» Assigned task
Write out, word for word, the first line of the data below and every line after it through the one containing "buf_2 40, a22o_1".
-------- Materials provided --------
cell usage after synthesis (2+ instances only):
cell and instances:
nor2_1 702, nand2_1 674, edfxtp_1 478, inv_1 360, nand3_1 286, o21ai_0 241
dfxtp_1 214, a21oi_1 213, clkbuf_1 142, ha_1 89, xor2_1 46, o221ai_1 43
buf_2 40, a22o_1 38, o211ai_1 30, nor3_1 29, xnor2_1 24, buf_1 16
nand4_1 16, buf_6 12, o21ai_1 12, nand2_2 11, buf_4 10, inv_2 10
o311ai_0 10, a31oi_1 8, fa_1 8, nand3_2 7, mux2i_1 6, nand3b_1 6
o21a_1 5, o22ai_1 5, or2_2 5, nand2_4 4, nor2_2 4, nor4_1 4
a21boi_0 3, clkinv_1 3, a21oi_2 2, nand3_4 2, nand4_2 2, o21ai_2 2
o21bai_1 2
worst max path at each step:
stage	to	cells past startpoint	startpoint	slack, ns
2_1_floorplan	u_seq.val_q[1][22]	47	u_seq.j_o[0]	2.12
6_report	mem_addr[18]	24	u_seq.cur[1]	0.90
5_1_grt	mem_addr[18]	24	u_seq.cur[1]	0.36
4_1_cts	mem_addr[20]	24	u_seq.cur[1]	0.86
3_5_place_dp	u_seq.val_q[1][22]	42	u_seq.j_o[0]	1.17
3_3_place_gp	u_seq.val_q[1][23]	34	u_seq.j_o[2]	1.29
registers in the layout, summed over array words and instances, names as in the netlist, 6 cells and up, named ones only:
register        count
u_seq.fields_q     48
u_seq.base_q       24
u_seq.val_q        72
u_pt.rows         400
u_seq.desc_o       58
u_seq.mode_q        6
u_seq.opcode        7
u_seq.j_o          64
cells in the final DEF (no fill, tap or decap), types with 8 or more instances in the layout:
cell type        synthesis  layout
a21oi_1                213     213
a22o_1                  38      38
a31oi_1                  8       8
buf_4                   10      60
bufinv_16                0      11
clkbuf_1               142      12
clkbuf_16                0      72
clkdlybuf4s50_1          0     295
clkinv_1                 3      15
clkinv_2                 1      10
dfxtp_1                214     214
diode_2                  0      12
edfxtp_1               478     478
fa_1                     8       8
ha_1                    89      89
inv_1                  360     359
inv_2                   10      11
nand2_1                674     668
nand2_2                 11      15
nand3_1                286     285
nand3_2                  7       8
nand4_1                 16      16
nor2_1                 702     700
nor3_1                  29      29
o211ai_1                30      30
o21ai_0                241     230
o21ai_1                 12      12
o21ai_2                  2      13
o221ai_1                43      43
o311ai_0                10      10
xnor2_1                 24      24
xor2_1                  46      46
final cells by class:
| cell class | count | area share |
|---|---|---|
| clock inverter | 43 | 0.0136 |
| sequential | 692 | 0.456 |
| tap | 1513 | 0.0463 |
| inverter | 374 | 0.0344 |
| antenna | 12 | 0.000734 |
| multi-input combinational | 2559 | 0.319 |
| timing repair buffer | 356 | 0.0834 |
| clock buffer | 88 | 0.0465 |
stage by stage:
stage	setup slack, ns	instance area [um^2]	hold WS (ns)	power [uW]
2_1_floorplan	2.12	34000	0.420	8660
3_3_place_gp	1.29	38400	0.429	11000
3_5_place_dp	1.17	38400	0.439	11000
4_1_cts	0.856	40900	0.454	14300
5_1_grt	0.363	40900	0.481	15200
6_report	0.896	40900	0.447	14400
### src/rtl/pcmp_pkg.sv
package pcmp_pkg;
    localparam int PCMP_ACC_W = 24;
    localparam int PCMP_N_OUT = 4;
    localparam int PCMP_N_INT = 8;
    localparam int PCMP_N_PRE = PCMP_N_OUT + PCMP_N_INT;

    typedef enum logic {
        SENSE_AT_OR_ABOVE = 1'b0,
        SENSE_BELOW       = 1'b1
    } sense_e;
endpackage

### src/rtl/pcmp_preset_bank.sv
module pcmp_preset_bank #(
    parameter int ACC_W = pcmp_pkg::PCMP_ACC_W,
    parameter int N_PRE = pcmp_pkg::PCMP_N_PRE,
    parameter int SEL_W = $clog2(N_PRE)
) (
    input  logic                        clk,
    input  logic                        rst_n,
    input  logic                        we_i,
    input  logic [SEL_W-1:0]            sel_i,
    input  logic [ACC_W-1:0]            data_i,
    output logic [N_PRE-1:0][ACC_W-1:0] pre_o
);
    localparam logic [SEL_W-1:0] LAST_SEL = SEL_W'(N_PRE - 1);

    typedef struct packed {
        logic [N_PRE-1:0][ACC_W-1:0] pre;
    } bank_t;

    bank_t st_d, st_q;

    always_comb begin
        st_d = st_q;
        for (int k = 0; k < N_PRE; k++) begin
            if (we_i && (sel_i <= LAST_SEL) && (sel_i == SEL_W'(k)))
                st_d.pre[k] = data_i;
        end
    end

    always_ff @(posedge clk) begin
        if (!rst_n) st_q <= '0;
        else        st_q <= st_d;
    end

    assign pre_o = st_q.pre;
endmodule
--------
» Solution
cell usage after synthesis (2+ instances only):
cell and instances:
nor2_1 702, nand2_1 674, edfxtp_1 478, inv_1 360, nand3_1 286, o21ai_0 241
dfxtp_1 214, a21oi_1 213, clkbuf_1 142, ha_1 89, xor2_1 46, o221ai_1 43
buf_2 40, a22o_1 38, o211ai_1 30, nor3_1 29, xnor2_1 24, buf_1 16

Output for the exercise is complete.